Maryland smallpox storage also held 300 vials with dengue, influenza
The cold storage in Bethesda, where several sealed vials with smallpox were discovered last month, also had over 300 vials likely containing pathogens like dengue, influenza and rickettsia, it was revealed.
The 327 vials were stored at a the National Institutes of Health stashed in 12 boxes in a corner of a cold storage room, the Food and Drug Administration reported Wednesday. The FDA believes the collection of pathogens was assembled between 1946 and 1964 by government scientists. The administration has been using the facility since 1972.

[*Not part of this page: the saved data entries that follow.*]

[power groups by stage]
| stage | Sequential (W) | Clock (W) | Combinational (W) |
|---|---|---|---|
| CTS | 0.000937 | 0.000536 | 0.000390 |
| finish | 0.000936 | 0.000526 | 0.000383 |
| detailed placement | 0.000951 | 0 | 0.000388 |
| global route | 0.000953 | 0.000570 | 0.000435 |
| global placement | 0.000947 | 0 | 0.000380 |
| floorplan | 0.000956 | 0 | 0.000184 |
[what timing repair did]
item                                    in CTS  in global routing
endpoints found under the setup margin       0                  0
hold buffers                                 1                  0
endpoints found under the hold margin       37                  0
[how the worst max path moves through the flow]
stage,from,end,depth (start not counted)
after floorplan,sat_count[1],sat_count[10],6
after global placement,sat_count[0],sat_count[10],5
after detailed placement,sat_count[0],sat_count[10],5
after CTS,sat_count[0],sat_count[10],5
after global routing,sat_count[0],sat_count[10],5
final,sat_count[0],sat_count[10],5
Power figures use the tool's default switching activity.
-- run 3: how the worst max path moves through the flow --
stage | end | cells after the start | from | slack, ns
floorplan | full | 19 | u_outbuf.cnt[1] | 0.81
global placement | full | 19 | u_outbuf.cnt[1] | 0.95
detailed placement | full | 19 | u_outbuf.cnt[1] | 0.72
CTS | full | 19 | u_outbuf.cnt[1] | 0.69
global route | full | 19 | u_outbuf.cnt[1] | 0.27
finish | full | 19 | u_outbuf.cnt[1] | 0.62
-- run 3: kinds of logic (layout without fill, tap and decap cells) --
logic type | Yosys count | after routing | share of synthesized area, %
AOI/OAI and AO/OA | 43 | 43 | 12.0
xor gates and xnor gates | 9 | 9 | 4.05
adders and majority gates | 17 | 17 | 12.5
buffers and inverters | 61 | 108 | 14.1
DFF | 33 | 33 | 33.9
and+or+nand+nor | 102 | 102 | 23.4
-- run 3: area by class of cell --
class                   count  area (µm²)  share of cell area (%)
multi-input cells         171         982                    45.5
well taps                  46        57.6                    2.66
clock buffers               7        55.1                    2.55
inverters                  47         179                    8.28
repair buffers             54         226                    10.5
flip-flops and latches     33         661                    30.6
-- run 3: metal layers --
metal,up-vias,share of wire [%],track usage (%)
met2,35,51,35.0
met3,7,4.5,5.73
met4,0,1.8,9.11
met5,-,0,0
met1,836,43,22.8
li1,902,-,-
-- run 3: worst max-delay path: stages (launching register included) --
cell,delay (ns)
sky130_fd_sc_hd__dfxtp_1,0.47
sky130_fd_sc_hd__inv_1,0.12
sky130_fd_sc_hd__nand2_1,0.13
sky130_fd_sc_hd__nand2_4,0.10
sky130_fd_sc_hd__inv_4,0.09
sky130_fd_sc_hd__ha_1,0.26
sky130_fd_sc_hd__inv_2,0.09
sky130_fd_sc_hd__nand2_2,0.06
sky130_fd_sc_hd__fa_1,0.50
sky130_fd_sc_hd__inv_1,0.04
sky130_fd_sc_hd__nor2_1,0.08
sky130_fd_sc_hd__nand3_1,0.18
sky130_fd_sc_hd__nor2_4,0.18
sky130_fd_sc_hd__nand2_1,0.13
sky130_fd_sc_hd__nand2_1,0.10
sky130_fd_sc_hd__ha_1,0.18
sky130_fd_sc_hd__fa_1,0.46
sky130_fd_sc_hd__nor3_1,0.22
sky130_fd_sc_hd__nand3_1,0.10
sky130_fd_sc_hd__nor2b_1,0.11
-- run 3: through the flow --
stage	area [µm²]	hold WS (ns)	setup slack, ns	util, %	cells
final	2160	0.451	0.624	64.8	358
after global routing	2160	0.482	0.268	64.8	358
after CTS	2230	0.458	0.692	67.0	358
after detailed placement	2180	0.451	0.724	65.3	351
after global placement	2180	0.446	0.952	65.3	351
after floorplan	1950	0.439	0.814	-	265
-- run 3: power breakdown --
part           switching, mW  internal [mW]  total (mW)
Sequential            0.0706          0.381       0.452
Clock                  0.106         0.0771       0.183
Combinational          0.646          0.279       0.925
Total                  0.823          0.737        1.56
<file path="src/rtl/reg_file_sb.sv">
// Register file with two combinational read ports, one clocked write port,
// write-through bypass and a per-register busy scoreboard for hazard checks.
module reg_file_sb #(
   parameter int DATA_W  = 8,
   parameter int ADDR_W  = 3,
   parameter int ZERO_R0 = 1
) (
   input  logic              clk,
   input  logic              rst,
   input  logic [ADDR_W-1:0] read1,
   input  logic [ADDR_W-1:0] read2,
   output logic [DATA_W-1:0] reg1,
   output logic [DATA_W-1:0] reg2,
   output logic              busy1,
   output logic              busy2,
   input  logic              write_reg,
   input  logic [ADDR_W-1:0] write_addr,
   input  logic [DATA_W-1:0] write_data,
   input  logic              issue,
   input  logic [ADDR_W-1:0] issue_addr,
   output logic              any_busy
);

   localparam int DEPTH = 1 << ADDR_W;
   localparam logic HARD_ZERO = (ZERO_R0 != 0);

   logic [DATA_W-1:0] mem [DEPTH];
   logic [DEPTH-1:0]  busy;
   logic [DEPTH-1:0]  set_vec;
   logic [DEPTH-1:0]  clr_vec;
   logic              write_ok;
   logic              hit1;
   logic              hit2;

   assign write_ok = write_reg && !(HARD_ZERO && (write_addr == '0));

   always_ff @(posedge clk or posedge rst) begin
      if (rst) begin
         for (int i = 0; i < DEPTH; i++) begin
            if (HARD_ZERO && (i == 0))
               mem[i] <= '0;
            else
               mem[i] <= DATA_W'(i);
         end
      end else if (write_ok) begin
         mem[write_addr] <= write_data;
      end
   end

   // A newer issue supersedes a retiring writeback, so set takes priority.
   always_comb begin
      set_vec = '0;
      clr_vec = '0;
      for (int i = 0; i < DEPTH; i++) begin
         set_vec[i] = issue && (issue_addr == ADDR_W'(i)) && !(HARD_ZERO && (i == 0));
         clr_vec[i] = write_reg && (write_addr == ADDR_W'(i));
      end
   end

   always_ff @(posedge clk or posedge rst) begin
      if (rst)
         busy <= '0;
      else
         busy <= (busy & ~clr_vec) | set_vec;
   end

   assign hit1 = write_reg && (write_addr == read1);
   assign hit2 = write_reg && (write_addr == read2);

   always_comb begin
      reg1 = mem[read1];
      if (HARD_ZERO && (read1 == '0))
         reg1 = '0;
      else if (hit1)
         reg1 = write_data;
   end

   always_comb begin
      reg2 = mem[read2];
      if (HARD_ZERO && (read2 == '0))
         reg2 = '0;
      else if (hit2)
         reg2 = write_data;
   end

   // A same-cycle writeback already satisfies the operand through the bypass.
   assign busy1    = busy[read1] && !hit1;
   assign busy2    = busy[read2] && !hit2;
   assign any_busy = |busy;

endmodule

</file>
<file path="config.mk">
export PLATFORM = sky130hd
export DESIGN_NAME = reg_file_sb
export DESIGN_NICKNAME = d
export VERILOG_FILES = /design/src/rtl/reg_file_sb.sv
export SDC_FILE = /design/constraint.sdc
export NUM_CORES = 1
export LEC_CHECK = 0
export CAP_MARGIN = 0
export CORE_MARGIN = 4
export CORE_UTILIZATION = 45
export DETAILED_ROUTE_END_ITERATION = 10
export GPL_TIMING_DRIVEN = 0
export HOLD_SLACK_MARGIN = 0.03
export PLACE_DENSITY_LB_ADDON = 0.15
export SYNTH_ARGS = -nofsm -noshare
export SYNTH_HDL_FRONTEND = slang
export SYNTH_SLANG_ARGS = --single-unit
</file>
<file path="constraint.sdc">
create_clock -name clk -period 2.6 [get_ports clk]
set_clock_uncertainty 0.1 [all_clocks]
set_input_delay 0.26 -clock clk [delete_from_list [all_inputs] [get_ports clk]]
set_output_delay 0.26 -clock clk [all_outputs]
set_load 0.01 [all_outputs]
</file>
==> results.md <==
* Status: complete, no violations
* CORE AREA at 8890 um^2
* Clock transition at the registers of the reported paths at 0.08 ns
* Slew Viols, Final at 0
* Synth warn at 0
* Tightest Pin Transition at 0.906 ns
* Setup TNS at 0 ns
* R2r setup slk at 1.72 ns
* Seq pwr share at 42.6%
* Initial antenna violation count at 0
* Vert. Die Dim at 105 um
* Switching power at 0.945 mW
* Number of max-cap violations at 0
* Worst-Skew Late Latency at 0.35 ns
* CP startpoint kind: flop
* DP Wirelength at 6550 um
* Number of CTS-inserted buffers at 9
* Final Hold Viols at 0
* CP delay by family, top: multiplexers
* Worst R2R Start: mem[53]$_DFFE_PP0P_
* HP Start: write_addr[1]
* Maximum clock rate at around 0.4 GHz
* Residual DRC at 0
* Layout area overhead at 21.4%
* Num rows at 34
* Sink Count at about 70
* Die width at approximately 100 um
* Post-synthesis xor/xnor area fraction at 1.25%
* Share of power burned in the clock network at between 30% and 40%
* Synth Instances at 283
* Initial DRC Count at 94
* Ports at 43
* CP endpoint kind: output port
* Worst slew margin at 39.6%
* Vias at 2809
* Gate power share at 25.8%
* P per Cell Area at between 600 and 700 nW/um^2
* Number of I/O port buffers at 36
* CTS max path bufs at 2
* Via density per instance at 6.24
* Worst hold path type: input pin to flop
* Antenna Cells at 0
* Max VDD drop at 433 uV
* Synth unique cells at 31
* Largest family of logic cells by synthesized area: multiplexers
* WP data required at 2.24 ns
* Synthesized cell area at 4200 um^2
* WL/cell at between 20 and 25 um
* GR Overflow Total at 0
* FF+latch count, synth at 72
* Switching portion of total power at 26.6%
* Total iterations of the first detailed-routing run at 6
* First-pass GRT wire length at 16600 um
* RSZ-0062 raised after global routing: false
* Post-route cell area at a little over 5000 um^2
* Initial Util at 47.2%
* Hold worst-path end: busy[0]$_DFF_PP0_
* Worst reg2reg path endpoint: mem[53]$_DFFE_PP0P_
* Slowest stage delay, CP at 0.49 ns
* GPL Wtd Cong at 0.790
* CTS HTree Levels at 3
* Share of cells above drive strength 1 at roughly two fifths
* Worst reg-to-reg path cell count at 1
* Vias in the first global route at approximately 2800
* Syn nets at 307
* Final setup viols at 0
* Simple logic cell fraction of the synthesized area at 6.41%
* CTS tree: built
* Setup CP Type: flop to output port
* Seq/Total Area, Yosys at 43.3%
* CTS root buf: clkbuf_8
* Hold Path Stages at 2
* Critical path buffers and inverters at 1
* Internal power at roughly 2.6 mW
* Largest net degree at the start of global routing at between 70 and 80
* Min Tclk post-route at 2.52 ns
* DIE AREA at 10900 um^2
* Mean Syn Cell Area at between 10 and 15 um^2
* Placement Cell Area at 4700 um^2
* Mux contribution to synthesized area at 40.6%
* Max FO, Critical Path at 4
* Post-layout nets at 361
* Worst-path cell chain: mux4_2 > mux2_2 > and2_1 > clkdlybuf4s50_1
* Post-route antenna net violation count at 0
* Synthesized-area fraction occupied by ao, oa, aoi and oai cells at 4.17%
* Pleak at 2.19 nW
* CP Data Arrival Time at 2.16 ns
* Fin crit share at 96.9%
* Post-synthesis adder-cell area fraction at 0%
* WL final at 10600 um
* GRT Total Usage at around a fifth
* Fin util at a little under three fifths
* CTS Hold Bufs at 0
* CP max stage cell: mux4_2
## registers in the layout, summed over array words and instances, names as in the netlist
| name | count |
|---|---|
| busy | 8 |
| mem | 64 |
## cells in the mapped netlist
cell       n  area share, %
nor4_1     2           0.30
buf_4      2           0.36
nand4b_1   3           0.63
dfstp_2   12            7.5
a211oi_2   1           0.30
inv_1      4           0.36
buf_2      6           0.72
nand2b_1   3           0.45
nand4_2    2           0.60
o32ai_1    1           0.21
nor3b_4    2           0.89
nor2_1    16            1.4
mux2_2    58             16
clkbuf_1   8           0.72
o31a_1     1           0.21
clkbuf_8   1           0.33
o22ai_1    2           0.30
nand2_1    8           0.72
mux4_2    15            8.0
nand4_1    1           0.15
dfrtp_1   60             36
nand2b_4   1           0.33
and2_1     2           0.30
a211oi_1  15            2.7
xnor2_1    6            1.3
nor3_1     2           0.24
mux2i_1   16            3.8
o21ai_0    4           0.48
buf_6      7            1.9
mux4_1    21             13
nor3_4     1           0.39
## per-layer routing
metal  up-vias  GRT usage (%)  part of all wire (%)
met1      1497           26.9                    41
met3        16           2.96                   5.3
li1       1228              -                     -
met4         0           6.19                   1.6
met2        68           33.6                    52
met5         -              0                     0
## metrics by stage
stage | cells | hold slack, ns | total power, mW | worst slack (ns)
after detailed placement | 427 | 0.363 | 2.47 | -0.723
after global routing | 450 | 0.125 | 3.72 | 0.0157
after floorplan | 283 | 0.270 | 2.12 | 0.435
final | 450 | 0.115 | 3.55 | 0.0813
after CTS | 450 | 0.100 | 3.58 | 0.00576
after global placement | 427 | 0.354 | 2.44 | -0.819
## cells by family after synthesis
group,after synthesis
multiplexers,110
buffers and inverters,28
XOR/XNOR,6
AND/OR/NAND/NOR,43
AO/OA/AOI/OAI,24
flip-flops,72
## placed cells by master, fill, tap and decap left out, drive strengths merged
master	synthesis	final
o32ai	1	1
mux2	58	58
a211oi	16	16
nand4	3	3
mux2i	16	16
dlygate4sd2	0	16
bufinv	0	3
dfrtp	60	60
inv	4	4
nor2	16	16
nor4	2	2
nand2b	4	4
o31a	1	1
clkbuf	9	21
nand2	8	8
clkdlybuf4s15	0	1
xnor2	6	6
dfstp	12	12
nand4b	3	3
mux4	36	36
buf	15	22
dlymetal6s2s	0	1
and2	2	2
nor3b	2	2
nor3	3	3
o22ai	2	2
clkinv	0	1
clkinvlp	0	1
clkdlybuf4s50	0	17
o21ai	4	4
## power by group through the flow
stage / Clock, mW / Combinational, mW / Sequential (mW)
floorplan: 0 / 0.640 / 1.48
global placement: 0 / 0.914 / 1.52
detailed placement: 0 / 0.933 / 1.53
CTS: 1.14 / 0.931 / 1.51
global route: 1.19 / 0.993 / 1.54
finish: 1.12 / 0.918 / 1.51
## layout make-up
class	instances	area, um^2
Tap cell	108	135
Clock buffer	11	151
Timing Repair Buffer	43	394
Buffer	24	205
Sequential cell	72	1820
Multi-Input combinational cell	183	2280
Clock inverter	5	103
Fill cell	739	3790
Inverter	4	17.5
## worst max-delay path by stage
stage	from	endpoint	slack, ns	cells past startpoint
floorplan	rst	busy[0]$_DFF_PP0_	0.43	1
CTS	read2[1]	reg2[2]	0.006	7
global route	busy[1]$_DFF_PP0_	busy1	0.02	4
global placement	rst	mem[8]$_DFFE_PP0P_	-0.82	2
detailed placement	read2[1]	reg2[3]	-0.72	6
finish	busy[3]$_DFF_PP0_	busy1	0.08	4
## timing repair
item | 4_1_cts | 5_1_grt
pin swaps | 2 | 0
endpoints found under the setup margin | 18 | 7
gates resized for setup | 43 | 3
buffers inserted | 7 | 0
(Power assumes the default switching activity.)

“The fact that these materials were not discovered until now is unacceptable,” Karen Midthun, director of the FDA’s Center for Biologics Evaluation and Research (CBER), told reporters. “We take this matter very seriously, and we’re working to ensure that this doesn’t happen again.”
“The reasons why these samples went unnoticed for this long is something that we’re actively trying to understand,” said Peter Marks, CBER’s deputy director
The officials said 32 of the samples containing tissue samples and a non-contagious virus related to smallpox were destroyed at an NIH facility. Some unlabeled vials were sent to the Centers for Disease Control and Prevention for testing. An additional 279 were transferred to the Department of Homeland Security’s National Biodefense Analysis and Countermeasures Center in Maryland.
The agency noted all the vials were heat-sealed and no sign of leakage was discovered. Scientists are yet to confirm that the vials indeed contained all the pathogens marked on the labels. But at least two of the vials with smallpox discovered in the storeroom had viable strains of the eradicated disease.
The revelation comes as Thomas Frieden, director of the Centers for Disease Control and Prevention, testified before representatives of the Energy and Commerce subcommittee on the incident last month, in which more than 80 CDC employees may have been exposed to live anthrax during the transportation of samples from one lab to another.
“We missed a critical pattern,” he told lawmakers. “And the pattern is an insufficient culture of safety.”
He admitted that the agency has long believed that the lapses in handling hazardous agents as unrelated accidents rather than a general problem.
Last week FDA reported that there had been at least four previously undisclosed incidents over the past decade in which deadly pathogens were improperly handled.